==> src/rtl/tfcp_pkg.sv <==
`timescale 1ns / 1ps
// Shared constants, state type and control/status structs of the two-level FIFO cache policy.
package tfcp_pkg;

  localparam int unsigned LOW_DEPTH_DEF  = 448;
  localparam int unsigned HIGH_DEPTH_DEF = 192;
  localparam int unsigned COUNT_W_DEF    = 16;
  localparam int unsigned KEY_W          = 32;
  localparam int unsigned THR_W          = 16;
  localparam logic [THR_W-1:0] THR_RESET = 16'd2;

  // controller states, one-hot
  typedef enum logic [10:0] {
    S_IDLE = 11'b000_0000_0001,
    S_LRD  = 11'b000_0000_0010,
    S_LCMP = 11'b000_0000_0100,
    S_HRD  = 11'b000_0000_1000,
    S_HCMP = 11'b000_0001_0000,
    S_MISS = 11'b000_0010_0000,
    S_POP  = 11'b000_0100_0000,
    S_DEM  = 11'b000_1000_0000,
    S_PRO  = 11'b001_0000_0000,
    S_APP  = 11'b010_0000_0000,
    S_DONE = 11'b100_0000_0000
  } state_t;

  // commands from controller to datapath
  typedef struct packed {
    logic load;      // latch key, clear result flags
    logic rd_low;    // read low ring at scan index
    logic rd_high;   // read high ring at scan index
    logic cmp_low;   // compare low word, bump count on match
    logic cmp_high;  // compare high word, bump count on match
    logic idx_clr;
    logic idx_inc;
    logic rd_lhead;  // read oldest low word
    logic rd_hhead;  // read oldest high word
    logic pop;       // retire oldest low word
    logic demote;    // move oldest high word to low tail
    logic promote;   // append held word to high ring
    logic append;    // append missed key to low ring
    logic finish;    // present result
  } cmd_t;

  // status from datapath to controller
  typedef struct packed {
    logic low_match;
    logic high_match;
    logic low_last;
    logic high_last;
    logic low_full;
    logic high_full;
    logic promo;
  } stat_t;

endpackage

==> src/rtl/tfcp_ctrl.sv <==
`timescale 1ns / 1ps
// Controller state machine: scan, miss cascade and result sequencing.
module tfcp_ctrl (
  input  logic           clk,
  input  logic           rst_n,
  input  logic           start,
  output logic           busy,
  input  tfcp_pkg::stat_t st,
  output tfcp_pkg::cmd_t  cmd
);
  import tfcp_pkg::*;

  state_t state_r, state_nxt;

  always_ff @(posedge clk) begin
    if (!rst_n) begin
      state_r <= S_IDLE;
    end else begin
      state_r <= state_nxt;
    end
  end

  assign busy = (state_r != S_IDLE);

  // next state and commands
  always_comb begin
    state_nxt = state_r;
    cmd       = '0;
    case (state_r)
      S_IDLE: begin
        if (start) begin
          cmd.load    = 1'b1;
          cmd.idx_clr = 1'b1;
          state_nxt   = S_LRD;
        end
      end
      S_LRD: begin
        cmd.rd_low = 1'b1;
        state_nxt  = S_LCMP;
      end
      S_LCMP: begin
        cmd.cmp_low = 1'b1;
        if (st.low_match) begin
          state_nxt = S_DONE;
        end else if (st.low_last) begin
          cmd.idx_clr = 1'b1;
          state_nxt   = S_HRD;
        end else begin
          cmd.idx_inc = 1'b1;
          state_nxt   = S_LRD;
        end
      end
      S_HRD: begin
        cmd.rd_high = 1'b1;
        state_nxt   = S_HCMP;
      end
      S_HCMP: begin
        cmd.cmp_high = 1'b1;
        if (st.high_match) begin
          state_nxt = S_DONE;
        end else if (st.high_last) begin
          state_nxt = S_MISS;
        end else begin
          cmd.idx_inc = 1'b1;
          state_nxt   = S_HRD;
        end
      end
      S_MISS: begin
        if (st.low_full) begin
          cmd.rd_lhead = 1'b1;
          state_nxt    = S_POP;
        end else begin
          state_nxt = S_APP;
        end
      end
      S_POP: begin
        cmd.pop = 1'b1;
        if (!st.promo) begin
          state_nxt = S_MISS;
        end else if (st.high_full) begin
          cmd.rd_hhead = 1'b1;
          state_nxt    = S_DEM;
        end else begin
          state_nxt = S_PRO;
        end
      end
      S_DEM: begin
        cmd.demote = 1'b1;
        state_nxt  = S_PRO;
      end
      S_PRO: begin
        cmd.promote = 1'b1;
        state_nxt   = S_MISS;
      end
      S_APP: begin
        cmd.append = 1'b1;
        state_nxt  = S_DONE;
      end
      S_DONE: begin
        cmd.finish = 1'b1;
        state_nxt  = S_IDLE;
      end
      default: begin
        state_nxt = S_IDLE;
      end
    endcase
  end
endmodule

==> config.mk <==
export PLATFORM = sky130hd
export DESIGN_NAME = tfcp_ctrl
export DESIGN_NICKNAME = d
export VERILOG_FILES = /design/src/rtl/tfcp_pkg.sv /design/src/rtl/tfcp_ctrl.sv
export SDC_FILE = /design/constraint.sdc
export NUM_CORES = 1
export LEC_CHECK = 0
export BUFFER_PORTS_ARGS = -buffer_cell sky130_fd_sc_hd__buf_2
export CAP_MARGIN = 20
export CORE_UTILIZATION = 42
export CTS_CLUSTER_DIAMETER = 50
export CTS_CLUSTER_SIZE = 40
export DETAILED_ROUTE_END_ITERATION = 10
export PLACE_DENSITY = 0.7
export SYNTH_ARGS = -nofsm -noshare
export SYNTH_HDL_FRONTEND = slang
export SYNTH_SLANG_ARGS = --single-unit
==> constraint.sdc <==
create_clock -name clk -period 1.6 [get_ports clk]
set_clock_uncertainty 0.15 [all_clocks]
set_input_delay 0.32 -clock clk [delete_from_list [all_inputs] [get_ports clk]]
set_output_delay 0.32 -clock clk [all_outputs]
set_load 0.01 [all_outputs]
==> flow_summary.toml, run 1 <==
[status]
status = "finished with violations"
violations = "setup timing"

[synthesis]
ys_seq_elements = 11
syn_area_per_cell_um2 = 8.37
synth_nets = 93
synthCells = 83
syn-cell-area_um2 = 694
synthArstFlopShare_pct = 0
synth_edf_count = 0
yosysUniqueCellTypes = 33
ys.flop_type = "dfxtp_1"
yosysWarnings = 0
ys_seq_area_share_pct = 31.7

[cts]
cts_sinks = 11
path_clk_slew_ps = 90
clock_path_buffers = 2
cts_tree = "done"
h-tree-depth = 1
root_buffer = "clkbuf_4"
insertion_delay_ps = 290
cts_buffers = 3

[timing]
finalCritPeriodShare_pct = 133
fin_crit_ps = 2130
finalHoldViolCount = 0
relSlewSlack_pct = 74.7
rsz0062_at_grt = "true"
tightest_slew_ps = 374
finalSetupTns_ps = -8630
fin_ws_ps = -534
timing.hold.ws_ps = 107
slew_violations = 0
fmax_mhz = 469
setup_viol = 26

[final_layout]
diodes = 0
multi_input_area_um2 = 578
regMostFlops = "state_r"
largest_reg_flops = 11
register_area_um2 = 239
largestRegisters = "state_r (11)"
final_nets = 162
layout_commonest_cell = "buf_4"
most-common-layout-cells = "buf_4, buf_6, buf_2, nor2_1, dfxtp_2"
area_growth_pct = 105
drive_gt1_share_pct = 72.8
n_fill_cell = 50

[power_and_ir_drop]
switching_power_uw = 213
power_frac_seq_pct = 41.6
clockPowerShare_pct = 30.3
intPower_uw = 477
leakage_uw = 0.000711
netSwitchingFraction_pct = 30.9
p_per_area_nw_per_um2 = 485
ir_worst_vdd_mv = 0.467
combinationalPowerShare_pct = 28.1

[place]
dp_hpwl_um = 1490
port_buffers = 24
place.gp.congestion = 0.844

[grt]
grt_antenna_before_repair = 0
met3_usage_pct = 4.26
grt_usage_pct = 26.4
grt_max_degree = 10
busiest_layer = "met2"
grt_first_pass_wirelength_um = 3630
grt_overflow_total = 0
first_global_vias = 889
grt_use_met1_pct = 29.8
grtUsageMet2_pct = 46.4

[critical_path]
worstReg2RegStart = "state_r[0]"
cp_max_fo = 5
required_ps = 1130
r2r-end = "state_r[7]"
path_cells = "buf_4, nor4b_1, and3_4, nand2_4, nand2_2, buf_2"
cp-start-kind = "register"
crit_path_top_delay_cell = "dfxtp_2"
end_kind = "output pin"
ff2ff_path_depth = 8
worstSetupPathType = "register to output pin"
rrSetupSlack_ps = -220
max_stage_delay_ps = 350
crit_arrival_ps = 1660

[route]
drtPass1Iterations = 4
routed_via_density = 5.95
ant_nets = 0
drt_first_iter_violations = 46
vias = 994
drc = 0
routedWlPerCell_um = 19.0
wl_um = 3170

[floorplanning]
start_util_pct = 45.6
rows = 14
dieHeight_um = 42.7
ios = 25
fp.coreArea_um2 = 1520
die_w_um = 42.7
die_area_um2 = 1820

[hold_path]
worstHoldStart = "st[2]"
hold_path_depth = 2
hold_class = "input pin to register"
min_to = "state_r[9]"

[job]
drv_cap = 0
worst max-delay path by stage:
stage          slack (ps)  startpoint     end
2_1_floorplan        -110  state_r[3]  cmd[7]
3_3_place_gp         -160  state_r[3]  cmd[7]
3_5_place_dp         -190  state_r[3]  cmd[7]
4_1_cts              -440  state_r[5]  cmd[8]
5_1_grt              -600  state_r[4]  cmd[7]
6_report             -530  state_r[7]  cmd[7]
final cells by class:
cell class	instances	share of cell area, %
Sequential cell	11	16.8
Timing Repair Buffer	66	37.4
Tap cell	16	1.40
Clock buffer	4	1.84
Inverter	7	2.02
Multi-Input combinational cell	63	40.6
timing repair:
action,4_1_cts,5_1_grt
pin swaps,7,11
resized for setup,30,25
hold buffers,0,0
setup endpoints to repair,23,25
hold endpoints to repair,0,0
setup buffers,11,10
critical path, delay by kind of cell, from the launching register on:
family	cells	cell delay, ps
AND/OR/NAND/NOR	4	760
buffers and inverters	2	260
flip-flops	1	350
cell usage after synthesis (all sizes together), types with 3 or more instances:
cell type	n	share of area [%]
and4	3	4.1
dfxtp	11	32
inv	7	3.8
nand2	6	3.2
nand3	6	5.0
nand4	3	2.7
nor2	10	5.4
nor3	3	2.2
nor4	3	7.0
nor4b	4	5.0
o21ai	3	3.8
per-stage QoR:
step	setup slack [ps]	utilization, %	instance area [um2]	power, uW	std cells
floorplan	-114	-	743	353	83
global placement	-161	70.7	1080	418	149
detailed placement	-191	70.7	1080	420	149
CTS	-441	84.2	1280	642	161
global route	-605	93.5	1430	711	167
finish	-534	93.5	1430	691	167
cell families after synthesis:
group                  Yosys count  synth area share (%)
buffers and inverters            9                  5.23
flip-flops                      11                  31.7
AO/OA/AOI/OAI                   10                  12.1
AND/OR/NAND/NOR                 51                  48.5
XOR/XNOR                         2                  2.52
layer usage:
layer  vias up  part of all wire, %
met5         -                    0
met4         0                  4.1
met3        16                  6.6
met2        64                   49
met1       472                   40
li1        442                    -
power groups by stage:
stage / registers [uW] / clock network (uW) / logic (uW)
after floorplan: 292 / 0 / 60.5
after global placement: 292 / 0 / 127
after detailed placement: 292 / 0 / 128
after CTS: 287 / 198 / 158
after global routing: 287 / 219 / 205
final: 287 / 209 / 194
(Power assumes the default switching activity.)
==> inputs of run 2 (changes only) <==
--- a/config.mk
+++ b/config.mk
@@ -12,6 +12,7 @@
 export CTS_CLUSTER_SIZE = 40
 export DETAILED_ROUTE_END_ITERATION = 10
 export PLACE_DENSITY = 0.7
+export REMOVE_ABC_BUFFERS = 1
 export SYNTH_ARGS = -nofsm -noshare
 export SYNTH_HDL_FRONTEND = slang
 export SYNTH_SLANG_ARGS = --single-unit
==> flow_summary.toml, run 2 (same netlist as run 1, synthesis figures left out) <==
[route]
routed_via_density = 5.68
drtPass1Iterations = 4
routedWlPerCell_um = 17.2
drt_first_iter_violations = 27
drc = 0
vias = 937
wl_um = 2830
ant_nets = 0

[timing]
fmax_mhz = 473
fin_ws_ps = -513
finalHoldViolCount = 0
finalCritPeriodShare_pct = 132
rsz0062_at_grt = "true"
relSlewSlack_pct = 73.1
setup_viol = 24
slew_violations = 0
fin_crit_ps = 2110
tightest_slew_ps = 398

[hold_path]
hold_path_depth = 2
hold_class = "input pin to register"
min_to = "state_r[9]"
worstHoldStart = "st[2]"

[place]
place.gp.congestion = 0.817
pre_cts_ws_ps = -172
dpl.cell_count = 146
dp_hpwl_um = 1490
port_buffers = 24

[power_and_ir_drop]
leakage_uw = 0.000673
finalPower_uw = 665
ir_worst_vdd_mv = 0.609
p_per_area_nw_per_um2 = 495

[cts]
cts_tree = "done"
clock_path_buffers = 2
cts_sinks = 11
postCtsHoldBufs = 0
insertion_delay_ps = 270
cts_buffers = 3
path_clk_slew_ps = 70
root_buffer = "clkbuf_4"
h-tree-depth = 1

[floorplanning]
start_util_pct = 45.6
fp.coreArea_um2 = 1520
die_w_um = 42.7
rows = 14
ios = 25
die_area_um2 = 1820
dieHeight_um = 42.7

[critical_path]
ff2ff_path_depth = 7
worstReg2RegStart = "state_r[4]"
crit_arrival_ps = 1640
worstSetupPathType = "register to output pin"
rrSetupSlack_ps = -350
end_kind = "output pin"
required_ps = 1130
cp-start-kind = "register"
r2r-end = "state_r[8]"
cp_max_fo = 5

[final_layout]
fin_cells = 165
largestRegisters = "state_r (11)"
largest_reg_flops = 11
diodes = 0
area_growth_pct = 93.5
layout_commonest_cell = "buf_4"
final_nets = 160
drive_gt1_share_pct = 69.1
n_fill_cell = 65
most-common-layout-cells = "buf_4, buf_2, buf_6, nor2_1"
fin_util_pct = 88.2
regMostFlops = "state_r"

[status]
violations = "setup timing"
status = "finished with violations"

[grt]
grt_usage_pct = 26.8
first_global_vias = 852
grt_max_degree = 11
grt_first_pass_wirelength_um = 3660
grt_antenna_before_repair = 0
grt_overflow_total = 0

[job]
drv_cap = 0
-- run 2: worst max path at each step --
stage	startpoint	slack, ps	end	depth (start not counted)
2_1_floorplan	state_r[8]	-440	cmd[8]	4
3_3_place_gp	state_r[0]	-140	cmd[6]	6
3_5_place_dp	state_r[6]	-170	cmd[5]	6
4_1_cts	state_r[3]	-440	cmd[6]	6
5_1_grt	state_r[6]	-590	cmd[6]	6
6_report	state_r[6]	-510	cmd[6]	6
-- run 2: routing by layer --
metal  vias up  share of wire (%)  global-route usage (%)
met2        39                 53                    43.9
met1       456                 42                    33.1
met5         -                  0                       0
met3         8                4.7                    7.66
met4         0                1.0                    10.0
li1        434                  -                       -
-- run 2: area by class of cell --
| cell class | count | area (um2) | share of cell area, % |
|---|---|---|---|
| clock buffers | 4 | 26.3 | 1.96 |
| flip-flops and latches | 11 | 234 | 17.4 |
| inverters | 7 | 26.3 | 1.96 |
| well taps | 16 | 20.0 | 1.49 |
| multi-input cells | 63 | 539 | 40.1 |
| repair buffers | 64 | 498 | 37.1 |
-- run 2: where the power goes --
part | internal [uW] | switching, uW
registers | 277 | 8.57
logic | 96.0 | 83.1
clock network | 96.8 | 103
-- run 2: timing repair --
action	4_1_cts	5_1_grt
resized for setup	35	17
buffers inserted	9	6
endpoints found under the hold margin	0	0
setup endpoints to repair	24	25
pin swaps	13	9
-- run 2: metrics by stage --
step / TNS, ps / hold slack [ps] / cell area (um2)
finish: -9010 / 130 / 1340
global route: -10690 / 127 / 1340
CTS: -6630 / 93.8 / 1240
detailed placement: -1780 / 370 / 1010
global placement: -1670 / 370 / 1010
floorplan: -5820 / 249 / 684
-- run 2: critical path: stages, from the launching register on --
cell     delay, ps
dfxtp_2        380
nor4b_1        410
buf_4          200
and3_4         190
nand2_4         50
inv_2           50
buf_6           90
-*-*-
For the listing above, identify each line bearing "launching".

critical path, delay by kind of cell, from the launching register on:
-- run 2: critical path: stages, from the launching register on --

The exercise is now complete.